Store in a sealed glass jar in the fridge for up to 5 days. Shake before each use — separation is normal.
Nutrition Comparison per 100g
How this oat-seed milk compares to full-fat cow's milk (3.25% milkfat). Data sourced from USDA FoodData Central.
| Nutrient | Oat-Seed Milk | Cow's Milk | vs Milk |
|---|---|---|---|
| Energy | 78 kcal | 61 kcal | 128% |
| Protein | 3.0 g | 3.2 g | 94% |
| Total Fat | 6.0 g | 3.25 g | 184% |
| Carbohydrates | 5.3 g | 4.8 g | 110% |
| Calcium | 9 mg | 113 mg | 8% |
Fat Breakdown per 100g
The fat profile is dramatically healthier — far less saturated fat, far more omega-3 and monounsaturated fats.
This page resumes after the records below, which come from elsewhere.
## config.mk

```make
export PLATFORM = sky130hd
export DESIGN_NAME = matrix_regs
export DESIGN_NICKNAME = d
export VERILOG_FILES = /design/src/led_matrix_pkg.sv /design/src/matrix_regs.sv
export SDC_FILE = /design/constraint.sdc
export NUM_CORES = 1
export LEC_CHECK = 0
export BUFFER_PORTS_ARGS = -buffer_cell sky130_fd_sc_hd__buf_2
export CAP_MARGIN = 10
export CORE_MARGIN = 3
export CORE_UTILIZATION = 42
export DETAILED_ROUTE_END_ITERATION = 8
export GPL_ROUTABILITY_DRIVEN = 0
export PLACE_DENSITY = 0.77
export SETUP_SLACK_MARGIN = 0.3
export SLEW_MARGIN = 20
export SYNTH_ARGS = -nofsm -noshare
export SYNTH_HDL_FRONTEND = slang
export SYNTH_SLANG_ARGS = --single-unit
```

## constraint.sdc

```tcl
create_clock -name clk_in -period 5 [get_ports clk_in]
set_input_delay 0.5 -clock clk_in [delete_from_list [all_inputs] [get_ports clk_in]]
set_output_delay 0.5 -clock clk_in [all_outputs]
set_load 0.01 [all_outputs]
```

## src/led_matrix_pkg.sv

```systemverilog
package led_matrix_pkg;

	// panel geometry, 64 columns by 16 rows per half
	localparam int column_bits = 6;
	localparam int row_bits = 4;

	// framebuffer word address is {half, row, column}
	localparam int ram_addr_bits = 1 + row_bits + column_bits;

	// one RGB565 pixel per framebuffer word
	localparam int pixel_bits = 16;

	// wishbone word address, top bit clear selects the pixel window
	localparam int wb_addr_bits = 12;

	// control register, bit 0 enables the scan
	localparam logic [wb_addr_bits-1:0] ctrl_addr = 12'h800;

	// status register, read only, frame count
	localparam logic [wb_addr_bits-1:0] status_addr = 12'h801;

endpackage

```

## src/matrix_regs.sv

```systemverilog
`timescale 1ns/1ps

module matrix_regs (
	input  logic                                     clk_in,
	input  logic                                     reset,
	input  logic                                     wb_cyc,
	input  logic                                     wb_stb,
	input  logic                                     wb_we,
	input  logic [led_matrix_pkg::wb_addr_bits-1:0]  wb_adr,
	input  logic [led_matrix_pkg::pixel_bits-1:0]    wb_dat_w,
	output logic [led_matrix_pkg::pixel_bits-1:0]    wb_dat_r,
	output logic                                     wb_ack,
	output logic                                     ram_we,
	output logic [led_matrix_pkg::ram_addr_bits-1:0] ram_waddr,
	output logic [led_matrix_pkg::pixel_bits-1:0]    ram_wdata,
	output logic                                     enable,
	input  logic                                     frame_done
);

	logic                                  request;
	logic                                  pixel_window;
	logic [led_matrix_pkg::pixel_bits-1:0] frame_count;

	// no new request in the ack cycle, so a held strobe gives one ack
	assign request = wb_cyc && wb_stb && !wb_ack;

	// lower half of the address space maps straight onto the framebuffer
	assign pixel_window = !wb_adr[led_matrix_pkg::wb_addr_bits-1];

	// control state and bus handshake
	always_ff @(posedge clk_in) begin
		if (reset) begin
			wb_ack      <= 1'b0;
			ram_we      <= 1'b0;
			enable      <= 1'b0;
			frame_count <= '0;
		end else begin
			wb_ack <= request;
			// framebuffer write goes out together with the ack
			ram_we <= request && wb_we && pixel_window;
			if (request && wb_we && (wb_adr == led_matrix_pkg::ctrl_addr)) begin
				enable <= wb_dat_w[0];
			end
			// wraps at 16 bits
			if (frame_done) begin
				frame_count <= frame_count + 1'b1;
			end
		end
	end

	// write payload and read data
	always_ff @(posedge clk_in) begin
		if (request) begin
			ram_waddr <= wb_adr[led_matrix_pkg::ram_addr_bits-1:0];
			ram_wdata <= wb_dat_w;
			if (wb_adr == led_matrix_pkg::ctrl_addr) begin
				wb_dat_r <= {{(led_matrix_pkg::pixel_bits-1){1'b0}}, enable};
			end else if (wb_adr == led_matrix_pkg::status_addr) begin
				wb_dat_r <= frame_count;
			end else begin
				// pixel window is write only, unmapped space reads zero too
				wb_dat_r <= '0;
			end
		end
	end

endmodule

```

==> run summary <==
Leakage power of the design: 1.19 nW
Unrepaired setup endpoints after global routing: no
Area of the placeable core: 5240 um2
Total power: 1.03 mW
Flop-to-flop setup slack: 3090 ps
Arrival time at the worst endpoint: 1900 ps
Clock H-tree levels: 3
Synthesized flop and latch total: 62
Top fanout value on the critical path: 22
Cts repair resizes: 0
Chip height: 80.3 um
Number of buffers and inverters on the critical path: 2
Post-synth net total: 196
First-pass iteration count of the detailed router: 4
Synthesized area: 2320 um2
Clk Tree Root Cell: clkbuf_8
Maximum number of pins on one net before global-route repair: 24
Die ar.: 6450 um2
Largest stage delay on the critical path: 630 ps
Post-Syn Instances: 161
Post-place setup slack: 2780 ps
CP Cell Sequence: nand3b_1 -> inv_1 -> buf_4
Crit path kind: register to register
Worst path required time: 4990 ps
Number of nets in the layout: 282
Count of hold-fix buffers inserted at cts: 0
Setup-violating endpoint count in the final report: 0
Horizontal die dimension: 80.3 um
CP max stage cell: inv_1
Placement row count: 26
Relative slew margins: 0.464
Part of the total power dissipated in combinational logic: 0.056
Sequential cell area fraction in the yosys report: 0.720
Sort of element at the start of the critical path: register
R2r endpoint: wb_dat_r[4]$_SDFFCE_PP0P_
Layout cells sized above 1: 0.442
Slew Limit Fails: 0
Post-DR vias/cell: 4.88
Global-route usage over all layers: 0.146
TritonCTS clock tree: built
Number of antenna violations at the first check in global routing: 0
Internal Power: 0.814 mW
Depth of the worst register-to-register path: 3
Post-route DRC violation count: 0
Remaining global-route overflow: 0
Via Count: 1567
Wire length of the first global-routing pass: 7.00 mm
Post-route setup slack: 3090 ps
Startpoint of the lowest-slack hold path: wb_dat_w[10]
CTS clk-pin slew, worst paths: 60 ps
Actual slew at the worst max-slew pin: 803 ps
Area growth syn-to-layout: 27.7%
Ratio of total power to cell area: 348 nW/um2
Synth warnings: 0
Crit share post-route: 0.382
Fmax: 524 MHz
Post-Route Skew: 7.07 ps
Antenna Violating Nets Remaining: 0
Min-Delay Endpoint: ram_wdata[10]$_DFFE_PP_
Min Tclk post-route: 1910 ps
Status: finished, final reports clean
Iteration-0 DRC count of the detailed router: 80
Wire per inst: 13.9 um
Diodes inserted: 0
Number of unique standard cell types used by synthesis: 35
Initial cell density of the core: 0.443
# port buffers: 79
Hold Crit Depth: 1
Kind of cell adding the most delay to the critical path: buffers and inverters
Later-pin clock latency in the skew report: 320 ps
Buffer count from post-CTS setup fixing: 0
Boundary pin count: 80
Count of final hold-check violations: 0
Total wire length after detailed routing: 4.46 mm
Peak supply drop: 0.137 mV
CTS Buffer Depth: 2
Clock network fraction of design power: 0.387
Type of the worst min-delay path: primary input to register
Number of global-route vias before repair: 1483
Average cell area after synthesis: 14.4 um2
DPL Wire Length: 3.22 mm
Switching share of total power: 0.209
Worst reg2reg path startpoint: wb_ack$_SDFF_PP0_
Endpoint kind of the worst setup timing path: register
Number of maximum-capacitance violations: 0
Clock net sink count: 62
NetSw: 0.216 mW
Setup TNS after final layout: 0 ps
Sequential share of power: 0.556
TritonCTS buffer count: 9
-- power by group through the flow --
| stage | Sequential (mW) | Combinational (mW) | Clock, mW |
|---|---|---|---|
| 4_1_cts | 0.573 | 0.0593 | 0.408 |
| 6_report | 0.573 | 0.0582 | 0.399 |
| 5_1_grt | 0.575 | 0.0646 | 0.432 |
| 2_1_floorplan | 0.592 | 0.0167 | 0 |
| 3_3_place_gp | 0.584 | 0.0573 | 0 |
| 3_5_place_dp | 0.584 | 0.0591 | 0 |
-- placed cells by master (no fill, tap or decap), drive strengths merged, types with 2 or more instances in the layout --
master  instances
xnor2           5
clkbuf         10
xor2            5
dfxtp          19
and4            2
mux2i           2
a21oi           2
nor4            2
inv             2
nand2           5
and3           15
nand4           6
edfxtp         43
clkinv          3
nand3           7
nor3            4
buf            80
or4             2
nor2           18
mux2            4
nor2b           5
-- metrics by stage --
| step | utilization | hold WS, ps | cell area (um2) | std cells |
|---|---|---|---|---|
| CTS | 0.566 | 338 | 2960 | 321 |
| detailed placement | 0.532 | 507 | 2780 | 306 |
| global route | 0.566 | 332 | 2960 | 321 |
| floorplan | - | 475 | 2320 | 161 |
| global placement | 0.532 | 496 | 2780 | 306 |
| finish | 0.566 | 351 | 2960 | 321 |
-- worst max path at each step --
stage	startpoint	cells past startpoint	to
after CTS	wb_ack$_SDFF_PP0_	3	wb_dat_r[4]$_SDFFCE_PP0P_
after detailed placement	wb_adr[3]	4	wb_dat_r[7]$_SDFFCE_PP0P_
after global placement	wb_adr[3]	5	enable$_SDFFE_PP0P_
final	wb_ack$_SDFF_PP0_	3	wb_dat_r[4]$_SDFFCE_PP0P_
after floorplan	wb_stb	2	ram_waddr[0]$_DFFE_PP_
after global routing	wb_ack$_SDFF_PP0_	3	wb_dat_r[4]$_SDFFCE_PP0P_
-- worst register-to-register path: cells and delay by family, from the launching register on --
kind	cells	cell delay (ps)
AND/OR/NAND/NOR	1	220
flip-flops	1	300
buffers and inverters	2	1060
-- final cells by class --
| class | count | area (um2) |
|---|---|---|
| fillers | 443 | 2270 |
| multi-input cells | 92 | 614 |
| repair buffers | 80 | 403 |
| well taps | 70 | 87.6 |
| inverters | 2 | 7.51 |
| flip-flops and latches | 62 | 1670 |
| clock buffers | 10 | 128 |
| clock inverters | 5 | 51.3 |
-- logic make-up after synthesis --
family	after synthesis	synth area share
adders and majority gates	1	0.00539
AOI/OAI and AO/OA	4	0.0124
muxes	6	0.0280
and+or+nand+nor	71	0.181
xor gates and xnor gates	10	0.0377
DFF	62	0.720
buffers and inverters	7	0.0151
-- cell usage after synthesis (all sizes together) --
library cell / n / area [um2]
buf: 3 / 20.0
nor2: 18 / 67.6
dfxtp: 19 / 380
inv: 2 / 7.51
nand3b: 1 / 7.51
nand4: 6 / 37.5
nand2: 5 / 18.8
nor4: 2 / 27.5
mux2i: 2 / 20.0
nand3: 7 / 40.0
o21ai: 1 / 5.00
xnor2: 5 / 43.8
nand2b: 1 / 6.26
a21bo: 1 / 10.0
clkbuf: 2 / 7.51
or4: 2 / 18.8
edfxtp: 43 / 1290
ha: 1 / 12.5
nor3: 4 / 20.0
and3: 15 / 105
nor3b: 1 / 7.51
a21oi: 2 / 13.8
xor2: 5 / 43.8
mux2: 4 / 45.0
nor2b: 5 / 31.3
nor4b: 1 / 8.76
or3: 1 / 6.26
and4: 2 / 17.5
-- state kept, by name, summed over array words and instances, names as in the netlist --
name,cells
wb_dat_r,16
ram_waddr,11
ram_we,1
ram_wdata,16
frame_count,16
enable,1
wb_ack,1
-- layer usage --
| layer | share of wire | track usage | vias up |
|---|---|---|---|
| met5 | 0 | 0 | - |
| met3 | 0.087 | 0.0549 | 7 |
| met2 | 0.47 | 0.228 | 66 |
| met1 | 0.43 | 0.180 | 729 |
| li1 | - | - | 765 |
| met4 | 0.014 | 0.0608 | 0 |
No activity file was read; power rests on OpenSTA's default activity.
| Fat Type | Oat-Seed | % | Cow's | % | Verdict |
|---|---|---|---|---|---|
| Saturated | 0.80 g | 14% | 1.87 g | 58% | 57% less |
| Monounsaturated | 1.94 g | 32% | 0.81 g | 25% | 2.4x more |
| Polyunsaturated | 2.86 g | 48% | 0.20 g | 6% | 14x more |
| — Omega-3 (ALA) | 0.72 g | 12% | 0.04 g | 1% | 18x more |
| — Omega-6 (LA+GLA) | 2.04 g | 34% | 0.12 g | 4% | 17x more |
| Omega-6 : Omega-3 | 2.9 : 1 | 3.0 : 1 | Ideal |
What This Means for Oliver
Only 14% saturated vs 58% in cow's milk
0.72g vs 0.04g — critical for brain development
2.86g vs 0.20g of healthy essential fats
Within the ideal 2–4:1 range (WHO guidelines)
Calcium note: Homemade plant milk is naturally low in calcium (~9 mg/100g vs 113 mg in cow's milk). Oliver's daily bottle of cow's milk (~300 mg calcium) covers this gap well.
Sources: USDA FoodData Central (#171265, #170162, #170148, #169414, #169745); IOM (2005) Dietary Reference Intakes for Fatty Acids — ALA adequate intake for children 1–3 years: 0.7 g/day.
Tips for Best Results
Do not soak the oats — this is the number one cause of sliminess. Use them dry.
Blend for 30 seconds max — over-blending breaks down oat starches and makes it gluey.
Use cold or room-temperature water, never hot — heat activates the starch.
The leftover pulp can be added to pancake batter or oat porridge so nothing is wasted.
Shake before each use — separation is completely normal.